> _What needs to be done_: Look through the entries below, please, and copy every line with the word "typedef".

Stored data:
File: src/rtl/mbox_status.sv
module mbox_status
  import mbox_pkg::*;
(
  input  logic              clk,
  input  logic              rst,
  input  logic              tx_push,
  input  logic              tx_full,
  input  logic              rx_pop,
  input  logic              rx_empty,
  input  logic              stat_we,
  input  logic [STAT_W-1:0] stat_wdata,
  output logic [STAT_W-1:0] status,
  output logic              irq
);
  logic wof, roe;
  logic wof_set, roe_set, wof_clr, roe_clr;

  assign wof_set = tx_push && tx_full;
  assign roe_set = rx_pop && rx_empty;
  assign wof_clr = stat_we && stat_wdata[ST_WOF];
  assign roe_clr = stat_we && stat_wdata[ST_ROE];

  always_ff @(posedge clk) begin
    if (rst) begin
      wof <= 1'b0;
      roe <= 1'b0;
    end else begin
      if (wof_set)      wof <= 1'b1;
      else if (wof_clr) wof <= 1'b0;
      if (roe_set)      roe <= 1'b1;
      else if (roe_clr) roe <= 1'b0;
    end
  end

  always_comb begin
    status           = '0;
    status[ST_VALID] = !rx_empty;
    status[ST_READY] = !tx_full;
    status[ST_WOF]   = wof;
    status[ST_ROE]   = roe;
  end

  assign irq = !rx_empty || wof || roe;


  wof_set_chk: assert property (@(posedge clk) disable iff (rst)
    (tx_push && tx_full) |=> wof);


  roe_set_chk: assert property (@(posedge clk) disable iff (rst)
    (rx_pop && rx_empty) |=> roe);


  wof_sticky_chk: assert property (@(posedge clk) disable iff (rst)
    (wof && !(stat_we && stat_wdata[ST_WOF])) |=> wof);
endmodule
$ cat src/rtl/vms_pkg.sv
package vms_pkg;
  typedef enum logic {S_IDLE = 1'b0, S_RUN = 1'b1} vms_state_t;

  typedef struct packed {
    logic       vec;
    logic [4:0] base;
  } vms_tag_t;
endpackage

$ cat src/rtl/vms_tag_table.sv
module vms_tag_table #(
  parameter int NREG = 32,
  localparam int AW = $clog2(NREG)
) (
  input  logic          clk,
  input  logic          rst,
  input  logic          we,
  input  logic [AW-1:0] waddr,
  input  logic          wvec,
  input  logic [AW-1:0] wbase,
  input  logic [AW-1:0] ra_addr,
  output logic          ra_vec,
  output logic [AW-1:0] ra_base,
  input  logic [AW-1:0] rb_addr,
  output logic          rb_vec,
  output logic [AW-1:0] rb_base
);
  logic [NREG-1:0] vec_q;
  logic [AW-1:0]   base_mem [NREG];

  always_ff @(posedge clk) begin
    if (rst) vec_q <= '0;
    else if (we) vec_q[waddr] <= wvec;
  end

  always_ff @(posedge clk) begin
    if (we) base_mem[waddr] <= wbase;
  end

  assign ra_vec  = vec_q[ra_addr];
  assign ra_base = base_mem[ra_addr];
  assign rb_vec  = vec_q[rb_addr];
  assign rb_base = base_mem[rb_addr];
endmodule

> _Solution to this task_:
  typedef enum logic {S_IDLE = 1'b0, S_RUN = 1'b1} vms_state_t;
  typedef struct packed {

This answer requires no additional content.